*** TASK DATA ***

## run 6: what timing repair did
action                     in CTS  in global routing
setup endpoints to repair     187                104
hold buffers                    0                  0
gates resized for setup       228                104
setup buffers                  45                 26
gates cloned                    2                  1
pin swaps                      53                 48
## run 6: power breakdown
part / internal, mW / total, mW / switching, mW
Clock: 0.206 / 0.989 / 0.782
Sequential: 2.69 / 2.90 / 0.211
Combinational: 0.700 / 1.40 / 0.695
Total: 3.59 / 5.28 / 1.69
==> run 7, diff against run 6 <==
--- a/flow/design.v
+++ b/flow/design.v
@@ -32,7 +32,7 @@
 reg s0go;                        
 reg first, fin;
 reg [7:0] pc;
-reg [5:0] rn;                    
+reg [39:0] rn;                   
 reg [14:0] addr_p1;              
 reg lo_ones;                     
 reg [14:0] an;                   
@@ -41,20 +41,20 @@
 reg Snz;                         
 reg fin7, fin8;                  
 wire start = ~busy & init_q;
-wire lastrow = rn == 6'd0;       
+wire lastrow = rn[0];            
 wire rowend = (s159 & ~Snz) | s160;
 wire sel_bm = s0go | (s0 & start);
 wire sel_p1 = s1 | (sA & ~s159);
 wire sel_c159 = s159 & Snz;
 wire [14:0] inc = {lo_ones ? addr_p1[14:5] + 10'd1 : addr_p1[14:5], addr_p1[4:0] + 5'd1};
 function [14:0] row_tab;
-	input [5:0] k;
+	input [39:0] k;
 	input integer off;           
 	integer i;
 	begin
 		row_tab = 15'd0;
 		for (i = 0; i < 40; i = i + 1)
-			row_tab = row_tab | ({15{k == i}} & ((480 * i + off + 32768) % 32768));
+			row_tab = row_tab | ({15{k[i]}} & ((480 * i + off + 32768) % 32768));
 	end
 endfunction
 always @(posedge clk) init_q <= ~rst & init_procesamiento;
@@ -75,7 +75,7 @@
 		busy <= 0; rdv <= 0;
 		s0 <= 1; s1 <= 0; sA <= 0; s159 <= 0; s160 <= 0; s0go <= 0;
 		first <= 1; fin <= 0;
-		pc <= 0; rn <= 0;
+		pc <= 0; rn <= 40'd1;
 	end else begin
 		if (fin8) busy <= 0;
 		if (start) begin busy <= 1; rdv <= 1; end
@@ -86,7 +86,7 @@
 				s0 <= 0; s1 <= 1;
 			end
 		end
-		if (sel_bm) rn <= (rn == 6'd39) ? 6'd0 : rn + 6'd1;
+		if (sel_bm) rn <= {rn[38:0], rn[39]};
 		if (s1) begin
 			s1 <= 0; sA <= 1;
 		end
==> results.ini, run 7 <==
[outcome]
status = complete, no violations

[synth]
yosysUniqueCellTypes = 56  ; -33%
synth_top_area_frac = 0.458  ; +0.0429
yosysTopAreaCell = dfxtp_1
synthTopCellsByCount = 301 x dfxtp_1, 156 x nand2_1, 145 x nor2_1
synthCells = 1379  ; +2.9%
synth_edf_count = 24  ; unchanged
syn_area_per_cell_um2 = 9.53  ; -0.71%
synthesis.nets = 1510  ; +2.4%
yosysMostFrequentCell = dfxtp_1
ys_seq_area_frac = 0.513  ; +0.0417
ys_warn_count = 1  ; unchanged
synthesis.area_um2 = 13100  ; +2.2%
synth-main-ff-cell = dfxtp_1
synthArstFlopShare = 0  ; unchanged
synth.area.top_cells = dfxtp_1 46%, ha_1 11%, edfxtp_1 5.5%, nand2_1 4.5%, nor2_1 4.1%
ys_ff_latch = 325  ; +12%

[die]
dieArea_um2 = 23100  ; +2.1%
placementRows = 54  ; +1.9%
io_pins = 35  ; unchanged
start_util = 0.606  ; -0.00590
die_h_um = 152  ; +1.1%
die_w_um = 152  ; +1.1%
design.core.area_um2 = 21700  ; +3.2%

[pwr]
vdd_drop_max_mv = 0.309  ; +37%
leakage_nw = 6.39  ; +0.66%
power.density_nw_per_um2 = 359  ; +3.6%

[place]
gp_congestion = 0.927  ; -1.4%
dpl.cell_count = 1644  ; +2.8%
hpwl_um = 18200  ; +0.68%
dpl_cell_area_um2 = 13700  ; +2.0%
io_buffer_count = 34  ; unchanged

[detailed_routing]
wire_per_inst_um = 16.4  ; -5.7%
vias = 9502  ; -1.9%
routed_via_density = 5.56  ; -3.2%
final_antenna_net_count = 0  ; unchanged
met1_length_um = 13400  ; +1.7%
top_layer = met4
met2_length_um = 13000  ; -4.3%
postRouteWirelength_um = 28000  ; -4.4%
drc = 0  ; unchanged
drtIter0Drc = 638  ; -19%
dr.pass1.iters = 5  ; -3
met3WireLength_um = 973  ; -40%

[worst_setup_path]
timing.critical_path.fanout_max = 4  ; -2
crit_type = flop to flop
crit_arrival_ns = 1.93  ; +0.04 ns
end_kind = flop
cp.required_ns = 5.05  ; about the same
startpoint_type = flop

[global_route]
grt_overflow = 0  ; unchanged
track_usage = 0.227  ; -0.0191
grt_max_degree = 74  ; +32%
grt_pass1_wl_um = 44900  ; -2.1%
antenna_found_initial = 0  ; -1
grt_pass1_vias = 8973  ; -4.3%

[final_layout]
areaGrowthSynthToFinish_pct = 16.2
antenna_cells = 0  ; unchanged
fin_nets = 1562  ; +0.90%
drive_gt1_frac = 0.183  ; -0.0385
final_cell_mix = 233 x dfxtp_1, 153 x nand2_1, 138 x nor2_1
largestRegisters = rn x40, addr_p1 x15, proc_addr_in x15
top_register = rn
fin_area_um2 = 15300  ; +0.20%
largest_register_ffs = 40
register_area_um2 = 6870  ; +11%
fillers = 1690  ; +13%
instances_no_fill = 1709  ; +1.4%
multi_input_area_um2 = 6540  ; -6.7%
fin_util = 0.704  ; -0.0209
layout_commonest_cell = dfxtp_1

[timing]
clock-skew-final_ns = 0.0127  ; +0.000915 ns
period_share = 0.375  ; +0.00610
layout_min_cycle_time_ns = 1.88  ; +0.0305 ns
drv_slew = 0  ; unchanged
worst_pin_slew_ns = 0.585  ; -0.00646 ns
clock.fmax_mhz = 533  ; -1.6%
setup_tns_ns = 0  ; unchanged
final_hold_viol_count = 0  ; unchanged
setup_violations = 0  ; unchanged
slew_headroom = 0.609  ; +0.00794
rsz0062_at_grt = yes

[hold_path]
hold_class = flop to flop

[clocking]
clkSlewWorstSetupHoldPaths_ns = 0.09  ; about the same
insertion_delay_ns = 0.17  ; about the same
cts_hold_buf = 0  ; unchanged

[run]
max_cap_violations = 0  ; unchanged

*** End of TASK DATA ***

WORK TO BE COMPLETED:
After locating the line that contains "cts_hold_buf = 0", output it and the remaining lines of the material above, exactly as they read.

TASK SOLUTION:
cts_hold_buf = 0  ; unchanged

[run]
max_cap_violations = 0  ; unchanged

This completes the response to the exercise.